La Laguna es una ciudad en medio de un llano. Está rodeada de montañas y no se ve el mar. Tiene que salir del círculo para poderlo mirar, y por eso no siente la necesidad de escaparse del aprisionamiento propio de las islas. Se mira a sí misma y ya está. Se encuentra llena de iglesias para ateos, que son los que más las saben apreciar. Hay librerías y bares, y museos en donde la isla ha hecho el reservorio para guardar sus curiosidades. No me interesa demasiado ese empeño en congelar a los recuerdos. Casi siempre tienden a crear una imagen interesada y falsa de la realidad. Mucha gente sale a trotar por los alrededores, a descansar del idilio que le ofrecen las calles y soñar con un príncipe azul que baja del monte, pero no es tan azul ni tan romántico, porque viene cargado de ácaros que atenazan los pulmones de los asmáticos.

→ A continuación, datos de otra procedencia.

**src/hw/rtl/two_class_round_robin_orderer_top_defines.svh**
```systemverilog
// Assertion macros for the two-class round-robin orderer.
// Included by the top level; no other dependencies.
`ifndef TWO_CLASS_ROUND_ROBIN_ORDERER_TOP_DEFINES_SVH
`define TWO_CLASS_ROUND_ROBIN_ORDERER_TOP_DEFINES_SVH

`ifndef SYNTHESIS
// Check that cons holds in the same cycle as ante.
`define TCRRO_ASSERT_SAME(lbl, clk, rstn, ante, cons) \
	lbl: assert property (@(posedge clk) disable iff (!(rstn)) (ante) |-> (cons)) \
		else $error("tcrro assertion failed");
// Check that cons holds in the cycle after ante.
`define TCRRO_ASSERT_NEXT(lbl, clk, rstn, ante, cons) \
	lbl: assert property (@(posedge clk) disable iff (!(rstn)) (ante) |=> (cons)) \
		else $error("tcrro assertion failed");
`else
`define TCRRO_ASSERT_SAME(lbl, clk, rstn, ante, cons)
`define TCRRO_ASSERT_NEXT(lbl, clk, rstn, ante, cons)
`endif

`endif

```
**src/hw/rtl/tcrro_pkg.sv**
```systemverilog
// Shared types, constants and helper functions of the round-robin orderer.
// No dependencies.
`default_nettype none

package tcrro_pkg;

	localparam int MAX_REQUESTERS = 16;
	localparam int REQ_W          = MAX_REQUESTERS;
	localparam int IDX_W          = $clog2(MAX_REQUESTERS);
	localparam int CNT_W          = IDX_W + 1;
	localparam int ADDR_W         = 3;
	localparam int DATA_W         = 32;

	// Register index of requester_count
	localparam logic [0:0] REG_REQUESTER_COUNT = 1'b0;
	localparam logic [CNT_W-1:0] COUNT_RESET   = CNT_W'(MAX_REQUESTERS);

	// One batch as it sits in the queue
	typedef struct packed {
		logic [REQ_W-1:0] ready;
		logic [REQ_W-1:0] eof;
	} tcrro_entry_t;

	// Scheduler state visible to the top level
	typedef struct packed {
		logic [REQ_W-1:0] open_mask;
		logic [REQ_W-1:0] served_now;
	} tcrro_status_t;

	// Bits of requesters below the active count
	function automatic logic [REQ_W-1:0] count_mask(input logic [CNT_W-1:0] n);
		logic [REQ_W-1:0] m;
		for (int i = 0; i < REQ_W; i++) begin
			m[i] = (CNT_W'(i) < n);
		end
		return m;
	endfunction

	// First set bit at or above s, else lowest set bit
	function automatic logic [IDX_W-1:0] rr_pick(input logic [REQ_W-1:0] m,
			input logic [IDX_W-1:0] s);
		logic [REQ_W-1:0] hi;
		logic [IDX_W-1:0] lo_i;
		logic [IDX_W-1:0] hi_i;
		hi   = m & ({REQ_W{1'b1}} << s);
		lo_i = '0;
		hi_i = '0;
		for (int i = REQ_W - 1; i >= 0; i--) begin
			if (m[i]) lo_i = IDX_W'(i);
			if (hi[i]) hi_i = IDX_W'(i);
		end
		return (hi != '0) ? hi_i : lo_i;
	endfunction

endpackage

`default_nettype wire

```
**src/hw/rtl/tcrro_front.sv**
```systemverilog
// Front end: accepts batches, drops mask bits at or above the count, queues them.
// Depends on tcrro_pkg.
`default_nettype none

module tcrro_front
	import tcrro_pkg::*;
(
	input  wire logic                clk,
	input  wire logic                arst_n,
	input  wire logic [CNT_W-1:0]    eff_n,
	input  wire logic                in_valid,
	output logic                     in_stall,
	input  wire logic [REQ_W-1:0]    ready_mask,
	input  wire logic [REQ_W-1:0]    eof_mask,
	output logic                     q_valid,
	output tcrro_entry_t             q_entry,
	input  wire logic                q_pop
);

	tcrro_entry_t     ent_q [2];
	logic             wr_ptr_q;
	logic             rd_ptr_q;
	logic [1:0]       cnt_q;
	logic             push;
	logic             pop;
	logic [REQ_W-1:0] live;

	// Classify: keep only requesters in use, eof only where ready
	assign live     = count_mask(eff_n) & ready_mask;
	assign in_stall = (cnt_q == 2'd2);
	assign push     = in_valid && !in_stall;
	assign q_valid  = (cnt_q != 2'd0);
	assign pop      = q_pop && q_valid;
	assign q_entry  = ent_q[rd_ptr_q];

	// Store incoming item
	always_ff @(posedge clk) begin
		if (push) begin
			ent_q[wr_ptr_q].ready <= live;
			ent_q[wr_ptr_q].eof   <= live & eof_mask;
		end
	end

	// Advance pointers and fill level
	always_ff @(posedge clk or negedge arst_n) begin
		if (!arst_n) begin
			wr_ptr_q <= 1'b0;
			rd_ptr_q <= 1'b0;
			cnt_q    <= 2'd0;
		end else begin
			if (push) wr_ptr_q <= !wr_ptr_q;
			if (pop) rd_ptr_q <= !rd_ptr_q;
			unique case ({push, pop})
				2'b10:   cnt_q <= cnt_q + 2'd1;
				2'b01:   cnt_q <= cnt_q - 2'd1;
				default: cnt_q <= cnt_q;
			endcase
		end
	end

endmodule

`default_nettype wire

```
**src/hw/rtl/tcrro_back.sv**
```systemverilog
// Back end: orders one batch at a time into grants, one grant per cycle while
// the output is not stalled. Holds open, served and rotation state. Depends on tcrro_pkg.
`default_nettype none

module tcrro_back
	import tcrro_pkg::*;
(
	input  wire logic                clk,
	input  wire logic                arst_n,
	input  wire logic [CNT_W-1:0]    eff_n,
	input  wire logic                q_valid,
	input  wire tcrro_entry_t        q_entry,
	output logic                     q_pop,
	output logic                     out_valid,
	input  wire logic                out_stall,
	output logic [IDX_W-1:0]         grant_index,
	output logic                     closed_now,
	output logic                     last_in_batch,
	output tcrro_status_t            status
);

	typedef enum logic [1:0] {
		ST_IDLE,
		ST_REDUCE,
		ST_SCAN
	} state_t;

	state_t           state_q;
	logic [REQ_W-1:0] ready_q;
	logic [REQ_W-1:0] eof_q;
	logic [IDX_W-1:0] start_q;
	logic [IDX_W-1:0] rot_q;
	logic [REQ_W-1:0] pend0_q;
	logic [REQ_W-1:0] pend1_q;
	logic [REQ_W-1:0] served_q;
	logic [REQ_W-1:0] served_last_q;
	logic [REQ_W-1:0] open_q;
	logic             out_valid_q;
	logic [IDX_W-1:0] grant_q;
	logic             closed_q;
	logic             last_q;

	logic [REQ_W-1:0] active;
	logic [IDX_W-1:0] pick;
	logic [REQ_W-1:0] pick_bit;
	logic             out_free;
	logic             emit;
	logic [CNT_W-1:0] start_inc;

	// Unserved class first, then recently served class
	assign active    = (pend0_q != '0) ? pend0_q : pend1_q;
	assign pick      = rr_pick(active, start_q);
	assign pick_bit  = REQ_W'(1) << pick;
	assign out_free  = !out_valid_q || !out_stall;
	assign emit      = (state_q == ST_SCAN) && (active != '0) && out_free;
	assign start_inc = {1'b0, start_q} + CNT_W'(1);
	assign q_pop     = (state_q == ST_IDLE) && q_valid;

	assign out_valid         = out_valid_q;
	assign grant_index       = grant_q;
	assign closed_now        = closed_q;
	assign last_in_batch     = last_q;
	assign status.open_mask  = open_q;
	assign status.served_now = served_q;

	// Sequencer with output register
	always_ff @(posedge clk or negedge arst_n) begin
		if (!arst_n) begin
			state_q       <= ST_IDLE;
			ready_q       <= '0;
			eof_q         <= '0;
			start_q       <= '0;
			rot_q         <= '0;
			pend0_q       <= '0;
			pend1_q       <= '0;
			served_q      <= '0;
			served_last_q <= '0;
			open_q        <= '1;
			out_valid_q   <= 1'b0;
			grant_q       <= '0;
			closed_q      <= 1'b0;
			last_q        <= 1'b0;
		end else begin
			// Refill or drop output once taken
			if (out_free) out_valid_q <= emit;

			unique case (state_q)
				ST_IDLE: begin
					if (q_valid) begin
						ready_q <= q_entry.ready;
						eof_q   <= q_entry.eof;
						start_q <= rot_q;
						state_q <= ST_REDUCE;
					end
				end
				// Bring start below the count, then snapshot both classes
				ST_REDUCE: begin
					if ({1'b0, start_q} >= eff_n) begin
						start_q <= start_q - eff_n[IDX_W-1:0];
					end else begin
						pend0_q  <= ready_q & open_q & ~served_last_q;
						pend1_q  <= ready_q & open_q & served_last_q;
						served_q <= '0;
						state_q  <= ST_SCAN;
					end
				end
				ST_SCAN: begin
					if (active == '0) begin
						served_last_q <= served_q;
						rot_q         <= (start_inc == eff_n) ? '0 : start_inc[IDX_W-1:0];
						state_q       <= ST_IDLE;
					end else if (out_free) begin
						grant_q     <= pick;
						closed_q    <= eof_q[pick];
						last_q      <= (((pend0_q | pend1_q) & ~pick_bit) == '0);
						pend0_q     <= pend0_q & ~pick_bit;
						pend1_q     <= pend1_q & ~pick_bit;
						if (eof_q[pick]) begin
							open_q[pick] <= 1'b0;
						end else begin
							served_q[pick] <= 1'b1;
						end
					end
				end
				default: state_q <= ST_IDLE;
			endcase
		end
	end

endmodule

`default_nettype wire

```
**src/hw/rtl/two_class_round_robin_orderer_top.sv**
```systemverilog
// Path: an accepted batch is queued in the front end, then popped into the back end's
// batch registers; the start pointer is brought below the count before the first grant.
// Throughput: per batch, one grant per cycle while the output is not stalled, plus
// setup and wrap-up in the back-end sequencer; a 2-entry queue lets the front keep accepting.
// Reset: open mask all ones, served mask clear, rotation start 0, count 16.
`default_nettype none
`include "two_class_round_robin_orderer_top_defines.svh"

module two_class_round_robin_orderer_top
	import tcrro_pkg::*;
(
	input  wire logic              clk,
	input  wire logic              arst_n,
	// configuration port
	input  wire logic              psel,
	input  wire logic              penable,
	input  wire logic              pwrite,
	input  wire logic [ADDR_W-1:0] paddr,
	input  wire logic [DATA_W-1:0] pwdata,
	output logic [DATA_W-1:0]      prdata,
	output logic                   pready,
	// input channel
	input  wire logic              in_valid,
	output logic                   in_stall,
	input  wire logic [REQ_W-1:0]  ready_mask,
	input  wire logic [REQ_W-1:0]  eof_mask,
	// output channel
	output logic                   out_valid,
	input  wire logic              out_stall,
	output logic [IDX_W-1:0]       grant_index,
	output logic                   closed_now,
	output logic                   last_in_batch
);

	logic [CNT_W-1:0] count_q;
	logic [CNT_W-1:0] eff_n;
	logic             cfg_wr;
	logic             q_valid;
	logic             q_pop;
	tcrro_entry_t     q_entry;
	tcrro_status_t    status;

	// Register access
	assign pready = 1'b1;
	assign cfg_wr = psel && penable && pwrite && (paddr[2:2] == REG_REQUESTER_COUNT);
	assign prdata = (paddr[2:2] == REG_REQUESTER_COUNT) ?
		{{(DATA_W-CNT_W){1'b0}}, count_q} : '0;

	always_ff @(posedge clk or negedge arst_n) begin
		if (!arst_n) begin
			count_q <= COUNT_RESET;
		end else if (cfg_wr) begin
			count_q <= pwdata[CNT_W-1:0];
		end
	end

	// Clamp count into 1..MAX_REQUESTERS
	always_comb begin
		priority if (count_q == '0) begin
			eff_n = CNT_W'(1);
		end else if (count_q > CNT_W'(MAX_REQUESTERS)) begin
			eff_n = CNT_W'(MAX_REQUESTERS);
		end else begin
			eff_n = count_q;
		end
	end

	tcrro_front u_front (
		.clk        (clk),
		.arst_n     (arst_n),
		.eff_n      (eff_n),
		.in_valid   (in_valid),
		.in_stall   (in_stall),
		.ready_mask (ready_mask),
		.eof_mask   (eof_mask),
		.q_valid    (q_valid),
		.q_entry    (q_entry),
		.q_pop      (q_pop)
	);

	tcrro_back u_back (
		.clk           (clk),
		.arst_n        (arst_n),
		.eff_n         (eff_n),
		.q_valid       (q_valid),
		.q_entry       (q_entry),
		.q_pop         (q_pop),
		.out_valid     (out_valid),
		.out_stall     (out_stall),
		.grant_index   (grant_index),
		.closed_now    (closed_now),
		.last_in_batch (last_in_batch),
		.status        (status)
	);

	// A closing grant has already cleared its open bit
	`TCRRO_ASSERT_SAME(a_closed_not_open, clk, arst_n, out_valid && closed_now, !status.open_mask[grant_index])
	// Requesters served in this batch are still open
	`TCRRO_ASSERT_SAME(a_served_open, clk, arst_n, 1'b1, (status.served_now & ~status.open_mask) == '0)
	// A closed requester never reopens
	`TCRRO_ASSERT_NEXT(a_no_reopen, clk, arst_n, 1'b1, (status.open_mask & ~$past(status.open_mask)) == '0)

endmodule

`default_nettype wire
```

Yo tenía una tía a la que le daban golpes de tos con frecuencia y lo resolvía con tisanas a falta de Ventolín. Dicen que el Ventolín coloca y te tiene todo el día acelerado. Yo no tengo ese problema, pero si quiero estar tan activo como ellos me tengo que atiborrar de café. Así que me hago varios al día para poder sentarme concentrado a escribir tonterías en el ordenador.
La Laguna no tiene ninguna culpa de esto, pero ayuda bastante. También invita a amar de una manera serena y pausada. Nos dábamos larguísimos besos frente a un trigal que ya no existe. Cada vez que paso por allí se me estremece el alma al pensar que ya no disponemos de un rincón donde refugiarnos. El mundo anda muy ajetreado. Por eso La Laguna es un sitio para la evocación de lo que ya fue.
Cuando era niño me gustaba que me contaran historias de lo que había pasado antes. Ahora las colecciono y añado nuevas para enriquecer a mi memoria. El recuerdo tiene la ventaja de hacer que no desaparezca la belleza de las cosas que has amado. Siempre estarán ahí, permaneciendo iguales, sin que se altere lo auténtico que hay en ellas. Niego al tango. La vida no es un soplo, y veinte años son más que nada. Al menos en esta ciudad sin prisas hay tiempo de saborear todo lo que te ofrece, y, mientras más tarde en pasar, más formas diversas tienes de contemplarlo.
Hay tres torres con un reloj cada una. Nunca están de acuerdo, y eso es bueno porque se pueden vivir varios tiempos a la vez. La gente no se embronca dado que el ambiente calmado no se lo permite. Ahora no hay coches y parece que el guirigay que había antes se ha ensordecido. Recuerdo a la calle de Herradores, en la que viví de niño, como un hervidero industrial y ruidoso que alteraba al silencio con el trajinar del tranvía sobre los raíles, con el golpear de los martillos de los zapateros o los latoneros, con los gritos de un profesor que daba sus clases con las ventanas abiertas de par en par, o con la descarga del grano de los camiones para dormir el sueño en los almacenes del estraperlo.
Hoy se ha tornado en un murmullo de conversaciones y en el taconeo de los viandantes. Ahora está más cargadita de bombo, aunque no lo parezca. Hace años publiqué un libro sobre esta ciudad. No es una guía, ni una representación teatralizada para divertir a los turistas. Es como yo la veo. Una confesión sincera de mis recuerdos, igual que cuando Pamuk habla de Estambul, salvando las distancias. Creo que posee el mismo carácter melancólico. La Laguna tiene la hermosura de poder sacar a pasear a lo que se está apolillando en los desvanes, como los pájaros disecados que hay en el Instituto o las máquinas que sirvieron para educar a don Blas Cabrera en los principios de la electricidad y el magnetismo.
Un caballero de la plaza del Adelantado, que estaba medio chalado, se hacía acompañar de su doble todos los días para comprobar si la gente tenía la capacidad de distinguirlos. Era una broma infinita, igual que el título de Foster Wallace. Había nacido en Filipinas y traía la magia de las babailanas prendida a los bolsillos desvarados de sus chaquetas de dril. Todo esto me lo ofrece La Laguna. Cuando quieras volvemos a dar un paseo para poder seguir teniéndola presente.